En su hombro derecho, en su camisa, tiene un agujero oscuro. El contorno es negro, como si la tela estuviera quemada. El agujero de una bala… Le han disparado. Tiene la mandíbula desencajada y la boca abierta; dentro hay algo de color carne, demasiado grande para que sea su lengua. Lo toco, con la máxima delicadeza, y se lo saco. Es una esponja de color melocotón, parecida a la que Gemma utilizó para amordazarme. También utilizó cinta adhesiva marrón y una esponja para taparme la boca. Por un instante, la exactitud de la recreación me paraliza, mientras un escalofrío de terror invade mi cuerpo. Creía que una vez supiera la verdad, acabaría el miedo, pero no es así. Es peor.

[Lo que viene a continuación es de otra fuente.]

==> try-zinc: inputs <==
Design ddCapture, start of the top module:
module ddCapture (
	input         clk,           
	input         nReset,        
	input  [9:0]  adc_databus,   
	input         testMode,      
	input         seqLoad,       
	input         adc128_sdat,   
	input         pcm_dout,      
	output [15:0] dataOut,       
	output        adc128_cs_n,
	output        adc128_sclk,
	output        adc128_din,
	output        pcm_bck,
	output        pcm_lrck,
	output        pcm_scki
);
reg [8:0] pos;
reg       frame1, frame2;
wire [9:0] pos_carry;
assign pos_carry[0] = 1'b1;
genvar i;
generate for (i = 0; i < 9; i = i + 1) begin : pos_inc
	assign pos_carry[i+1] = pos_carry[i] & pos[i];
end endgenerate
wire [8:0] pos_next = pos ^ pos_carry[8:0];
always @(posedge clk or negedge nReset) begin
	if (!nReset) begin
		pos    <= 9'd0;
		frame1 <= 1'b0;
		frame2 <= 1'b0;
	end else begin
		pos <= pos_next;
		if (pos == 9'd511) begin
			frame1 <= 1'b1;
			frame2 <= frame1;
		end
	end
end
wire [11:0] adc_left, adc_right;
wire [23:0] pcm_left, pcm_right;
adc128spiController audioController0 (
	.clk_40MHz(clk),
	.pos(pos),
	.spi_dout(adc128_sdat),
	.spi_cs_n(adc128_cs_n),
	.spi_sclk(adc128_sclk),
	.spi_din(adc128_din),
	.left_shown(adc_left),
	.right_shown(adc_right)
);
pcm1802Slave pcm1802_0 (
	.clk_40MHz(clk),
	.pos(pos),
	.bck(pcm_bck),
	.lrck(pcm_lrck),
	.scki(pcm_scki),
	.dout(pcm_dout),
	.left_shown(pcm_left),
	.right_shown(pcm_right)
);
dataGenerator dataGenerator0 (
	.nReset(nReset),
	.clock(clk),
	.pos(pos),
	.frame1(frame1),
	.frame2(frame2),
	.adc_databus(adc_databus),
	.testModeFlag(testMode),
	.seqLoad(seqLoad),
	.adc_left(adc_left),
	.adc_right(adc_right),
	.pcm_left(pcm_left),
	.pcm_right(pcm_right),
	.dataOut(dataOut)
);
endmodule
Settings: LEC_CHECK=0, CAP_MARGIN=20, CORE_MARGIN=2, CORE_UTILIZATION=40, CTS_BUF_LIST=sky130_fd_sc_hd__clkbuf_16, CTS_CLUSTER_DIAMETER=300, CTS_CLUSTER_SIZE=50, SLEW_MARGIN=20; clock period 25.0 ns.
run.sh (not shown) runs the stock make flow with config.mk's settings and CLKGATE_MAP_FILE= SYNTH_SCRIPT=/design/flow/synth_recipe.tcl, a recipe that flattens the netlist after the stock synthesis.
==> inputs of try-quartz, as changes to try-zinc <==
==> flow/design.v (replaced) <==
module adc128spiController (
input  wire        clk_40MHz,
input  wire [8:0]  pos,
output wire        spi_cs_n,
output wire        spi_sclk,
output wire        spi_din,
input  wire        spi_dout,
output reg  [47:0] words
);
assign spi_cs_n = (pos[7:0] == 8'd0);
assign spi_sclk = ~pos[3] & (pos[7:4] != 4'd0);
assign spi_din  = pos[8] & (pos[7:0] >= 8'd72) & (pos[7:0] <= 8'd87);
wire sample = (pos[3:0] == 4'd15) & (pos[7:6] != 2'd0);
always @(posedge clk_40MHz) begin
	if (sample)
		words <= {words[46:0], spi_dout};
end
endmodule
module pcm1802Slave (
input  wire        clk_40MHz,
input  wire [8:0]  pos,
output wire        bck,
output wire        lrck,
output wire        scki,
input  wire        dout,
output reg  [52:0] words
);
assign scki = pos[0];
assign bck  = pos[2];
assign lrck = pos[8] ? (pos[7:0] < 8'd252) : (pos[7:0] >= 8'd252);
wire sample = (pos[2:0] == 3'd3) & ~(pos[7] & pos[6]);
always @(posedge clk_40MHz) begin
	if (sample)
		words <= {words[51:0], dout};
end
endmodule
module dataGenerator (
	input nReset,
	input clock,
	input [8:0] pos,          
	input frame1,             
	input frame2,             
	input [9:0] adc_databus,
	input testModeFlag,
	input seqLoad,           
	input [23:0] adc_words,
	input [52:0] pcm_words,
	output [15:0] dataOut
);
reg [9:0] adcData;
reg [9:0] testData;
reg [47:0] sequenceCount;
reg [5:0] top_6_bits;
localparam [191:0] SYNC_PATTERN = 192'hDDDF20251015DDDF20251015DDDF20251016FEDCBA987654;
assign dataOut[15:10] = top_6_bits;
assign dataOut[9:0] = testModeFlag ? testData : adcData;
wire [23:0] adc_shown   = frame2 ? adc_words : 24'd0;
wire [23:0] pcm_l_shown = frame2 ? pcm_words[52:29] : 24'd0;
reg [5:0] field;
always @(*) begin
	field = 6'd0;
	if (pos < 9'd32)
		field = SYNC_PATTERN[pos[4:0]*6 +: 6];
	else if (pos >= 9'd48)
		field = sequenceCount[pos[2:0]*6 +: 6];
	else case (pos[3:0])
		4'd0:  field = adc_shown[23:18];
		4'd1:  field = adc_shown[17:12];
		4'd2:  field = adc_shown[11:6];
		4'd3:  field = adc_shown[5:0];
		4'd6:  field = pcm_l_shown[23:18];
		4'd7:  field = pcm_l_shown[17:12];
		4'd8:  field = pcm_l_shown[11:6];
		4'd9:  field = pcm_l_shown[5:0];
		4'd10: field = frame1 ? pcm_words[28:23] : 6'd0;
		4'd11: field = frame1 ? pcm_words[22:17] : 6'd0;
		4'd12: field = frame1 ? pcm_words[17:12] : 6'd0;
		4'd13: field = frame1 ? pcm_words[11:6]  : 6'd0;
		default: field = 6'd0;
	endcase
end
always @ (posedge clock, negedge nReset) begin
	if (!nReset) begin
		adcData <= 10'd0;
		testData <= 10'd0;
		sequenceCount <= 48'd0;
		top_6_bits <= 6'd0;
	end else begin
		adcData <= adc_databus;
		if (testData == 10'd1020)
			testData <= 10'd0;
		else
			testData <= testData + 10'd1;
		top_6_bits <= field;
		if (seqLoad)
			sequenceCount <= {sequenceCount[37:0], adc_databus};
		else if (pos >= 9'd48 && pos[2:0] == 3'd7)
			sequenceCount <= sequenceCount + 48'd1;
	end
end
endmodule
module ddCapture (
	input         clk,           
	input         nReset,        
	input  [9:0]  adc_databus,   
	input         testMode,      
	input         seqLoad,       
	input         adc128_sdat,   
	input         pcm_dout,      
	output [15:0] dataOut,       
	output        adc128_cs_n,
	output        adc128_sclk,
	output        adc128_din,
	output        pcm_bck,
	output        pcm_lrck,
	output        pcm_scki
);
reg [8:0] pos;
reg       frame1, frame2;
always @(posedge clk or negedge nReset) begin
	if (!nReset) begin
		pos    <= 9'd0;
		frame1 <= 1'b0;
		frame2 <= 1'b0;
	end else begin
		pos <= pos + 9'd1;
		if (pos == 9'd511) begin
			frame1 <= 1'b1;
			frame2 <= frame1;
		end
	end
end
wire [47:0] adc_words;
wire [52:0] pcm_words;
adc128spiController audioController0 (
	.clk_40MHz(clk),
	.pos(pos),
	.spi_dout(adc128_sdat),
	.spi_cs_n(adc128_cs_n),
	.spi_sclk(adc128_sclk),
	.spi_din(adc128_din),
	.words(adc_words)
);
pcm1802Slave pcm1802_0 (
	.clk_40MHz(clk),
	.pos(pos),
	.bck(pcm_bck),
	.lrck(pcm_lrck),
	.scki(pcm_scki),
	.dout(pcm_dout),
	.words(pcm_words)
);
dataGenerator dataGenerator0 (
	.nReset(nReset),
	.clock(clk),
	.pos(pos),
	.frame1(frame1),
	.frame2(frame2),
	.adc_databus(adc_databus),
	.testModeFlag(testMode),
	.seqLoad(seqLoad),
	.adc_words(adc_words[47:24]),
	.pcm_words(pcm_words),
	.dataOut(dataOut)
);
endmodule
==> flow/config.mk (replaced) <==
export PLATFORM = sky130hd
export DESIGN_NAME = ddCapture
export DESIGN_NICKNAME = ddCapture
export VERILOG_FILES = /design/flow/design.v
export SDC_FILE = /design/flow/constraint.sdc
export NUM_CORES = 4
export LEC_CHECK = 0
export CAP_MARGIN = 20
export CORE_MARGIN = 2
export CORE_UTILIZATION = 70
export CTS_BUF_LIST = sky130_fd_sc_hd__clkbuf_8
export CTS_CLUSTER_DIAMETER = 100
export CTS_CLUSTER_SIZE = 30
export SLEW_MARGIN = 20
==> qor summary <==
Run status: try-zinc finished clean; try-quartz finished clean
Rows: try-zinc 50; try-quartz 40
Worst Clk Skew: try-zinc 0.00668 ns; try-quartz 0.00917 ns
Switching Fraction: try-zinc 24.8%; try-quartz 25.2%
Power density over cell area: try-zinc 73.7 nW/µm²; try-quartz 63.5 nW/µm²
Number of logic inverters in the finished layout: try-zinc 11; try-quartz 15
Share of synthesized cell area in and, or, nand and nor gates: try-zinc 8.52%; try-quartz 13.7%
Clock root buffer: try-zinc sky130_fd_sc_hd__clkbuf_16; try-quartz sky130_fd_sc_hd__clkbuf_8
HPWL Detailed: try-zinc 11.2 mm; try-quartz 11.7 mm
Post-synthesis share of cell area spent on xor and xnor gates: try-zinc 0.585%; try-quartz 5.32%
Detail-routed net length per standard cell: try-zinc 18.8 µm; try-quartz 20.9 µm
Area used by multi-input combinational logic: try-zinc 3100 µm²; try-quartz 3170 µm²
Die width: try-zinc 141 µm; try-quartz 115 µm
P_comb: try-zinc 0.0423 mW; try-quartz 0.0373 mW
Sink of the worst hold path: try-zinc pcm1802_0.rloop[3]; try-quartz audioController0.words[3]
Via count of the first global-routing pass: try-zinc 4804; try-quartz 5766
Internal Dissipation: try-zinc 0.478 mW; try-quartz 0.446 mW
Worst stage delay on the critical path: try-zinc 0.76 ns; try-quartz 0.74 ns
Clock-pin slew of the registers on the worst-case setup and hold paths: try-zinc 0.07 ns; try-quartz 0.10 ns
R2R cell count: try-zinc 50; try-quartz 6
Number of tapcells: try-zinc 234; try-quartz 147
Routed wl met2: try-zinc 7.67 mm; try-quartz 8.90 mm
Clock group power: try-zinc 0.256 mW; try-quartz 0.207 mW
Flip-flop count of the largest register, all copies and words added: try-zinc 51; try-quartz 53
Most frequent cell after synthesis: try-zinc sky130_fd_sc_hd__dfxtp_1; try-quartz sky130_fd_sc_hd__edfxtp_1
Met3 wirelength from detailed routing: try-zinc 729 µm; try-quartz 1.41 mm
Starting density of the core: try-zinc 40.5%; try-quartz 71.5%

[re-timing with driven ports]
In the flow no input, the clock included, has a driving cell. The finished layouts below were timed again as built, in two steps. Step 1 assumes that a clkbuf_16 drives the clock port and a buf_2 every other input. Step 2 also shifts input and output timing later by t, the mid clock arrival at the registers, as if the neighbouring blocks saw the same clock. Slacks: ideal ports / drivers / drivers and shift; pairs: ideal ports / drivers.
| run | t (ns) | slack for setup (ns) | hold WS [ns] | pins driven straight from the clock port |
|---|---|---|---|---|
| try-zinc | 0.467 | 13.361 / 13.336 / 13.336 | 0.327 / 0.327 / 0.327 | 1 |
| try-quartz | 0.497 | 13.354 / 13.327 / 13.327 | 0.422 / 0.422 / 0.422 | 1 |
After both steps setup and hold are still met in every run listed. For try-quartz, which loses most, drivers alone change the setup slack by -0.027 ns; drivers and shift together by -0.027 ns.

Aidan no destruyó mis jardines ni los cuadros de Mary. Ella me mintió. Me dijo que había dieciocho cuadros en la exposición que nunca hizo, la que Aidan se inventó. ¿Se olvidó de lo que me había dicho cuando me mostró la lista de ventas de la exposición que Aidan hizo en la Galería TiqTaq? No era la verdadera lista, sino una que ella había escrito. Reconocí su letra: era la misma de su firma de Abberton. Dieciocho cuadros en la exposición de Aidan, dieciocho marcos vacíos en sus paredes: cada uno era un homenaje a un cuadro que había sido cruelmente destruido.
En su historia, Mary invirtió los papeles: convirtió a Aidan en el destructor y a ella en la víctima.
Yo también he mentido. ¿Me habrá creído Mary cuando le he dicho que quería que saliera de Garstead Cottage por su propia seguridad? ¿Fui lo bastante convincente?
Jadeando, dejo caer la esponja y me froto las manos contra los pantalones hasta que me escuece la piel.
Tengo que llamar a una ambulancia. A la policía no… La policía es útil cuando ya es demasiado y tarde, y ahora no lo es; no puede ser demasiado tarde. Corro hacia la puerta, olvidándome de que está cerrada y no tengo la llave. Al comprobar que no se abre, me dirijo a toda prisa hacia la ventana, resbalando sobre los restos desparramados por el suelo, lista para lanzarme sobre la hierba.
—Hola, Ruth —dice una voz trémula y distorsionada que proviene de fuera.
Lanzo un grito, como si fuera la noche la que me hablara.
De la oscuridad surge una figura que se acerca lentamente. Un rostro enjuto, arrugado, que cede bajo el peso de una sonrisa de triunfo, como alguien que tratara de sostener un trofeo demasiado pesado. Mary. Con una expresión de maníaca en la cara, una expresión de júbilo que me obliga a gritar otra vez, incluso antes de haber visto la pistola que sostiene en la mano.